Instructions to follow: Review the material and extract every line in which the word "repair" occurs.

Data supplied:
**src/sv/cau_pkg.sv**
```systemverilog
`default_nettype none
package cau_pkg;
   localparam int WORD_BITS = 32;
   localparam int FRAC_BITS = 24;
   localparam int PROD_BITS = 2 * WORD_BITS;
   localparam int VAL_BITS  = PROD_BITS + 1;
   localparam int QUO_BITS  = WORD_BITS;
   localparam int CELLS     = QUO_BITS;
   localparam int PRE_SHIFT = QUO_BITS - FRAC_BITS;

   localparam logic [2:0] OP_ADD = 3'd0;
   localparam logic [2:0] OP_SUB = 3'd1;
   localparam logic [2:0] OP_MUL = 3'd2;
   localparam logic [2:0] OP_DIV = 3'd3;
   localparam logic [2:0] OP_MAG = 3'd4;

   typedef logic signed [WORD_BITS-1:0] word_type;

   // one division lane: partial remainder, and dividend bits that shift out
   // at the top while quotient bits shift in at the bottom
   typedef struct packed {
      logic                 neg;
      logic                 big;
      logic [VAL_BITS-1:0]  rem;
      logic [QUO_BITS-1:0]  nq;
   } lane_type;

   typedef struct packed {
      logic                 valid;
      logic                 is_div;
      logic                 dbz;
      logic [PROD_BITS-1:0] den;
      lane_type             re;
      lane_type             im;
      word_type             res_re;
      word_type             res_im;
      logic                 ovf;
   } cell_type;

   // saturate a sign and magnitude to the word; returns {overflow, word}
   function automatic logic [WORD_BITS:0] sat_word(input logic neg,
                                                   input logic [VAL_BITS-1:0] mag);
      logic [VAL_BITS-1:0] half;
      logic [VAL_BITS-1:0] twos;
      half = {{(VAL_BITS-WORD_BITS){1'b0}}, 1'b1, {(WORD_BITS-1){1'b0}}};
      twos = ~mag + 1'b1;
      if (neg) begin
         if (mag > half) sat_word = {1'b1, 1'b1, {(WORD_BITS-1){1'b0}}};
         else sat_word = {1'b0, twos[WORD_BITS-1:0]};
      end else begin
         if (mag >= half) sat_word = {1'b1, 1'b0, {(WORD_BITS-1){1'b1}}};
         else sat_word = {1'b0, mag[WORD_BITS-1:0]};
      end
   endfunction
endpackage
`default_nettype wire

```
**src/sv/cau_div_cell.sv**
```systemverilog
`default_nettype none
module cau_div_cell import cau_pkg::*; (
   input  wire logic     clock,
   input  wire logic     reset,
   input  wire logic     en,
   input  wire cell_type prev,
   output cell_type      next
);
   cell_type cell_ff, cell_in;

   function automatic lane_type step(input lane_type l, input logic [PROD_BITS-1:0] d);
      logic [VAL_BITS-1:0] t;
      logic                ge;
      lane_type            r;
      t  = {l.rem[VAL_BITS-2:0], l.nq[QUO_BITS-1]};
      ge = t >= {1'b0, d};
      r  = l;
      r.rem = ge ? t - {1'b0, d} : t;
      r.nq  = {l.nq[QUO_BITS-2:0], ge};
      return r;
   endfunction

   always_comb begin
      cell_in    = prev;
      cell_in.re = step(prev.re, prev.den);
      cell_in.im = step(prev.im, prev.den);
   end

   always_ff @(posedge clock) begin
      if (reset) cell_ff.valid <= 1'b0;
      else if (en) cell_ff.valid <= cell_in.valid;
      if (en) begin
         cell_ff.is_div <= cell_in.is_div;
         cell_ff.dbz    <= cell_in.dbz;
         cell_ff.den    <= cell_in.den;
         cell_ff.re     <= cell_in.re;
         cell_ff.im     <= cell_in.im;
         cell_ff.res_re <= cell_in.res_re;
         cell_ff.res_im <= cell_in.res_im;
         cell_ff.ovf    <= cell_in.ovf;
      end
   end

   assign next = cell_ff;
endmodule
`default_nettype wire

```
**config.mk**
```make
export PLATFORM = sky130hd
export DESIGN_NAME = cau_div_cell
export DESIGN_NICKNAME = d
export VERILOG_FILES = /design/src/sv/cau_pkg.sv /design/src/sv/cau_div_cell.sv
export SDC_FILE = /design/constraint.sdc
export NUM_CORES = 1
export LEC_CHECK = 0
export ABC_AREA = 1
export BUFFER_PORTS_ARGS = -buffer_cell sky130_fd_sc_hd__buf_2
export CORE_AREA = 2 2 258 260
export DETAILED_ROUTE_END_ITERATION = 8
export DIE_AREA = 0 0 260 262
export GPL_ROUTABILITY_DRIVEN = 0
export PLACE_DENSITY = 0.6
export RECOVER_POWER = 50
export SETUP_SLACK_MARGIN = 0.15
export SYNTH_ARGS = -nofsm -noshare
export SYNTH_HDL_FRONTEND = slang
export SYNTH_SLANG_ARGS = --single-unit
```
**constraint.sdc**
```tcl
create_clock -name clock -period 2.36 [get_ports clock]
set_input_delay 0.236 -clock clock [delete_from_list [all_inputs] [get_ports clock]]
set_output_delay 0.236 -clock clock [all_outputs]
set_load 0.02 [all_outputs]
```
==> flow_summary_export.csv, run 1 <==
group,metric,value,unit
timing,fin_crit_sh,0.943,
clock_network,cts_sinks,330,
hold_path,holdPathStages,3,
cells_and_area,stdcell_count,5946,
cells_and_area,mostFrequentLayoutCell,"nand2_1",
clock_network,cts_buffers,39,
timing,maxSlewHeadroom,0.118,
status,status,"finished, final reports clean",
cells_and_area,largest_reg_flops,330,
power_and_ir_drop,power_density,577,mW/mm²
synthesis,syn_nets,4020,
hold_path,min_to,"next[196]$_DFFE_PP_",
global_route,antenna_found_initial,9,
critical_path,crit_type,"in2reg",
floorplan,die_height,262,µm
global_route,globalRoute.totalOverflow,0,
critical_path,crit_top_cell,"nand2_1",
critical_path,reg2reg_from,"next[329]$_SDFFE_PP0P_",
placed_design,dp_hpwl,90200,µm
critical_path,worstPathArrival,2.66,ns
critical_path,cp.required,2.79,ns
synthesis,syn_avg_cell_area,6.88,µm²
critical_path,cp-startpoint,"prev[279]",
cells_and_area,nNetsFinal,5510,
clock_network,cts_buffer_depth,3,
global_route,grt_pass1_wl,157000,µm
synthesis,ys_ff_latch,330,
critical_path,cp_cell_sequence,"clkbuf_1, clkinvlp_4, buf_12, ha_4, buf_4, nand2_1, nor2_1, nand2_1, nor2_2, nand4_1, buf_4, nand3_4, buf_12, clkbuf_16, nand2_1, nand2_1",
critical_path,cp_num_buf_inv,7,
critical_path,r2r_end,"next[329]$_SDFFE_PP0P_",
timing,tightest_slew,1.32,ns
cells_and_area,final_cell_mix,"1536 x nand2_1, 748 x inv_1, 603 x buf_2",
synthesis,synth.cell_area,0.0245,mm²
clock_network,cts_tree,"built",
power_and_ir_drop,totalPowerFinal,21.4,mW
global_route,track_usage,0.309,
timing,setup_viol,0,
floorplan,die_x,260,µm
global_route,grt_max_degree,69,
hold_path,holdCritStartpoint,"prev[195]",
timing,max_freq,450,MHz
timing,fin_skew,0,ns
cells_and_area,areaGrowthSynthToFinish,51.4,%
cells_and_area,utilization,0.568,
run,cap_viol_max_count,0,
critical_path,rrSetupSlack,1.17,ns
critical_path,slowest_delay,0.27,ns
detailed_routing,drtAntennaViolNets,0,
synthesis,syn_inst,3557,
power_and_ir_drop,power_leakage,20.7,nW
floorplan,std_cell_rows,94,
hold_path,hp-class,"in2reg",
critical_path,path_max_fanout,10,
clock_network,clock_latency,0.55,ns
floorplan,core_region_area,0.0653,mm²
critical_path,crit_slowest_cell,"ha_4",
critical_path,cp_top_family,"buffers and inverters",
power_and_ir_drop,irDropWorstVdd,450,µV
detailed_routing,drtIter0Drc,2085,
placed_design,dp_cells,5665,
detailed_routing,wl,110000,µm
floorplan,die-area,0.0681,mm²
clock_network,cts.clk_slew.worst_paths,0.06,ns
timing,hold_viol,0,
clock_network,clockRootBuffer,"clkbuf_16",
cells_and_area,drive_gt1_frac,0.272,
clock_network,h-tree-depth,2,
synthesis,netlist-cell-type-count,33,
critical_path,worst_setup_path_end_kind,"register",
detailed_routing,post-route-drc-count,0,
timing,rsz0062_at_grt,"no",
global_route,first_global_vias,27300,
timing,hold_ws,0.0201,ns
synthesis,ys_seq_area_frac,0.404,
timing,setup_tns,0,ns
detailed_routing,vias_per_cell,4.74,
detailed_routing,dr_total_vias,28200,
timing,fin_crit,2.22,ns
floorplan,initial_core_util,0.375,
floorplan,io_pins,663,
placed_design,portBuffers,660,
detailed_routing,first_pass_iters,6,
detailed_routing,wl_per_cell,18.6,µm
timing,final_max_slew_viol_count,0,
critical_path,r2r.worst_path.cells,3,
synthesis,ys_warn_count,0,
critical_path,start_kind,"input port",
-- metal layers --
metal	track usage	vias up	routed length (µm)	part of all wire
li1	-	14000	-	-
met1	0.367	12800	43500	0.39
met2	0.543	1109	53100	0.48
met3	0.0476	260	7590	0.069
met4	0.155	0	6140	0.056
met5	0	-	0	0
-- worst register-to-register path, cell delays in order, from the launching register on --
cell and delay (ns):
dfxtp_1 0.31, mux2i_1 0.16, nor2_1 0.06, dlygate4sd3_1 0.54
-- Yosys cell counts, drive strengths merged --
cell,instances,area (µm²)
nand2,1553,5830
inv,770,2890
edfxtp,329,9880
nor2,213,837
nand4,144,901
ha,128,1600
nand3,119,606
a21oi,96,480
xor2,60,526
buf,58,363
nor3,26,145
nor4,16,100
o21ai,12,60.1
and2,8,50.1
and3,7,43.8
nand3b,3,22.5
a21boi,2,15.0
clkinv,2,7.51
fa,2,40.0
o21bai,2,15.0
or2,2,12.5
xnor2,2,17.5
a21o,1,7.51
dfxtp,1,20.0
mux2i,1,10.0
-- through the flow --
step / setup slack [ns] / instance area [µm²]
floorplan: 0.246 / 24500
global placement: -0.351 / 33600
detailed placement: -0.345 / 33600
CTS: 0.239 / 36800
global route: 0.0449 / 37100
finish: 0.135 / 37100
-- worst max path at each step --
stage / endpoint / slack (ns) / depth (start not counted)
floorplan: next[101]$_DFFE_PP_ / 0.25 / 15
global placement: next[147]$_DFFE_PP_ / -0.35 / 14
detailed placement: next[199]$_DFFE_PP_ / -0.34 / 14
CTS: next[232]$_DFFE_PP_ / 0.24 / 14
global route: next[257]$_DFFE_PP_ / 0.04 / 18
finish: next[209]$_DFFE_PP_ / 0.14 / 16
-- cell families (layout without fill, tap and decap cells) --
logic type               Yosys count  after routing  synth area share
adder cells (fa/ha/maj)          130            130            0.0670
buffers and inverters            830           2346             0.133
other                              0              9                 0
XOR/XNOR                          62             62            0.0222
multiplexers                       1              1          0.000409
AND/OR/NAND/NOR                 2091           2091             0.349
flip-flops                       330            330             0.404
AO/OA/AOI/OAI                    113            113            0.0236
-- where the power goes --
group / switching, mW / internal (mW)
Sequential: 0.197 / 7.23
Clock: 2.51 / 3.90
Combinational: 4.52 / 3.01
Total: 7.22 / 14.1
-- layout make-up --
cell class                 instances  area [µm²]
antenna                            9        22.5
clock buffer                      45         998
clock inverter                    22         323
fill                            6324       28200
inverter                         772        2910
multi-input combinational       2397       11600
sequential                       330        9900
tap                              864        1080
timing repair buffer            1507       10300
-- what timing repair did --
action	CTS	global route
resized for setup	0	63
setup endpoints to repair	0	119
hold buffers	193	0
buffers inserted	0	4
hold endpoints to repair	192	0
Power figures use the tool's default switching activity.
==> run 2, diff against run 1 <==
--- a/config.mk
+++ b/config.mk
@@ -7,11 +7,10 @@
 export LEC_CHECK = 0
 export ABC_AREA = 1
 export BUFFER_PORTS_ARGS = -buffer_cell sky130_fd_sc_hd__buf_2
-export CORE_AREA = 2 2 258 260
+export CORE_AREA = 4 4 252 254
 export DETAILED_ROUTE_END_ITERATION = 8
-export DIE_AREA = 0 0 260 262
+export DIE_AREA = 0 0 256 258
 export GPL_ROUTABILITY_DRIVEN = 0
-export PLACE_DENSITY = 0.6
 export RECOVER_POWER = 50
 export SETUP_SLACK_MARGIN = 0.15
 export SYNTH_ARGS = -nofsm -noshare
==> run 2 against run 1 <==
  * The run now ends with max-capacitance violations, max-slew violations left
  * Sequential power up 0.5%
  * Global-route usage up 1.5 points
  * Sequential share of layout area hardly changed
  * Design area shrank 0.15%
  * Core utilization grew 3.6 points
  * Clock skew is the same
  * Sequential cell count unchanged
  * Die area fell by 3.0%
  * Critical path depth shrank 13
  * Clock-buffer cell count grew 4
  * Highest routed layer is now met5
==> flow_summary_export.csv, run 2 (synthesis results as in run 1) <==
group,metric,value,unit
status,status,"finished, violations left",
floorplan,die-area,0.0660,mm²
timing,setup_viol,0,
detailed_routing,post-route-drc-count,0,
cells_and_area,utilization,0.604,
cells_and_area,mostFrequentLayoutCell,"nand2_1",
clock_network,cts_buffer_depth,3,
power_and_ir_drop,irDropWorstVdd,469,µV
detailed_routing,first_pass_iters,6,
power_and_ir_drop,switchingPower,7.24,mW
timing,fin_skew,0,ns
timing,max_freq,451,MHz
cells_and_area,nNetsFinal,5534,
power_and_ir_drop,p_clk_frac,0.286,
cells_and_area,areaGrowthSynthToFinish,51.1,%
detailed_routing,wl_per_cell,19.0,µm
critical_path,path_max_fanout,34,
clock_network,cts.clk_slew.worst_paths,0.06,ns
critical_path,cp.required,2.56,ns
floorplan,initial_core_util,0.400,
cells_and_area,ff_latch_area,0.00990,mm²
detailed_routing,vias_per_cell,4.82,
status,violations,"max-capacitance violations, max-slew violations",
cells_and_area,stdcell_count,5898,
placed_design,dp_hpwl,93000,µm
global_route,antenna_found_initial,12,
floorplan,die_height,258,µm
placed_design,dp_cells,5622,
cells_and_area,multiInputGateArea,0.0116,mm²
power_and_ir_drop,p_comb_frac,0.358,
cells_and_area,fin_area,0.0370,mm²
floorplan,core_region_area,0.0613,mm²
global_route,grt_max_degree,82,
timing,setup_tns,0,ns
timing,maxSlewHeadroom,-0.351,
critical_path,start_kind,"input port",
critical_path,slowest_delay,1.05,ns
timing,tightest_slew,2.03,ns
timing,final_max_slew_viol_count,153,
timing,fin_crit_sh,0.939,
clock_network,cts_tree,"built",
power_and_ir_drop,power_frac_seq,0.356,
placed_design,dp_slack,-0.526,ns
clock_network,clock_latency,0.55,ns
global_route,first_global_vias,27500,
timing,fin_crit,2.22,ns
detailed_routing,drtIter0Drc,2400,
cells_and_area,final_cell_mix,"1545 x nand2_1, 741 x inv_1, 633 x buf_4",
timing,hold_viol,0,
timing,rsz0062_at_grt,"yes",
floorplan,std_cell_rows,91,
critical_path,worst_setup_path_end_kind,"register",
hold_path,hp-class,"in2reg",
detailed_routing,drtAntennaViolNets,0,
cells_and_area,drive_gt1_frac,0.275,
power_and_ir_drop,totalPowerFinal,21.0,mW
clock_network,h-tree-depth,2,
floorplan,die_x,256,µm
power_and_ir_drop,swShare,0.345,
clock_network,clockRootBuffer,"clkbuf_16",
clock_network,cts_buffers,39,
critical_path,crit_slowest_cell,"clkbuf_1",
placed_design,portBuffers,660,
critical_path,cp_cell_sequence,"buf_8, clkbuf_1, clkbuf_2",
critical_path,worstPathArrival,2.41,ns
cells_and_area,largest_reg_flops,330,
global_route,globalRoute.totalOverflow,0,
detailed_routing,wl,112000,µm
power_and_ir_drop,internal_power,13.7,mW
cells_and_area,fill_cells,5834,
power_and_ir_drop,power_density,567,mW/mm²
critical_path,crit_type,"in2reg",
floorplan,io_pins,663,
global_route,grt_pass1_wl,163000,µm
run,cap_viol_max_count,2,
timing,setup_ws,0.145,ns
placed_design,postPlaceCellArea,0.0337,mm²
detailed_routing,dr_total_vias,28400,
global_route,track_usage,0.324,
clock_network,cts_sinks,330,
power_and_ir_drop,power_leakage,20.7,nW
timing,hold_ws,0.0223,ns
run 2: cell count changes in the layout (fill, tap and decap cells not counted), moves of 5 or more:
| cell | change |
|---|---|
| buf_4 | +39 |
| nand2_1 | +9 |
| nand2_2 | -9 |
| nor2_2 | -8 |
| clkbuf_16 | -7 |
| inv_1 | -7 |
| buf_2 | -6 |
| inv_2 | +5 |
| nor2_1 | +5 |
run 2: final timing paths:
| check | from | to | slack, ns | cells past startpoint |
|---|---|---|---|---|
| min | prev[200] | next[201]$_DFFE_PP_ | 0.02 | 3 |
| min reg2reg | next[329]$_SDFFE_PP0P_ | next[329]$_SDFFE_PP0P_ | 1.16 | 3 |
| max | en | next[125]$_DFFE_PP_ | 0.14 | 3 |
| max reg2reg | next[329]$_SDFFE_PP0P_ | next[329]$_SDFFE_PP0P_ | 1.12 | 3 |
run 2: what timing repair did:
action / CTS / global route
hold buffers: 197 / 0
cloned: 0 / 0
setup endpoints to repair: 45 / 129
buffers inserted: 0 / 1
gates resized for setup: 1 / 61
pin swaps: 0 / 5
hold endpoints to repair: 196 / 0
run 2: area by class of cell:
cell class,count,share of cell area
antenna,9,0.000609
tap,790,0.0267
multi-input combinational,2397,0.313
clock buffer,49,0.0274
clock inverter,20,0.00582
timing repair buffer,1531,0.280
inverter,772,0.0787
sequential,330,0.268
run 2: worst max-delay path, delay by kind of cell:
kind / cells / cell delay, ns
buffers and inverters: 3 / 2.08
run 2: routing by layer:
metal  wire [µm]  GRT usage  vias up
li1            -          -    14100
met3        7680     0.0483      242
met1       43900      0.391    13000
met4        5950      0.153        2
met5          13          0        -
met2       54500      0.572     1110
run 2: power by group through the flow:
stage	logic, mW	registers (mW)	clock network (mW)
2_1_floorplan	2.73	8.33	0
3_5_place_dp	7.12	7.57	0
6_report	7.51	7.47	6.00
4_1_cts	7.42	7.45	6.09
3_3_place_gp	7.08	7.56	0
5_1_grt	8.14	7.51	6.34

Answer for the task:
timing repair buffer            1507       10300
-- what timing repair did --
setup endpoints to repair	0	119
hold endpoints to repair	192	0
run 2: what timing repair did:
setup endpoints to repair: 45 / 129
hold endpoints to repair: 196 / 0
timing repair buffer,1531,0.280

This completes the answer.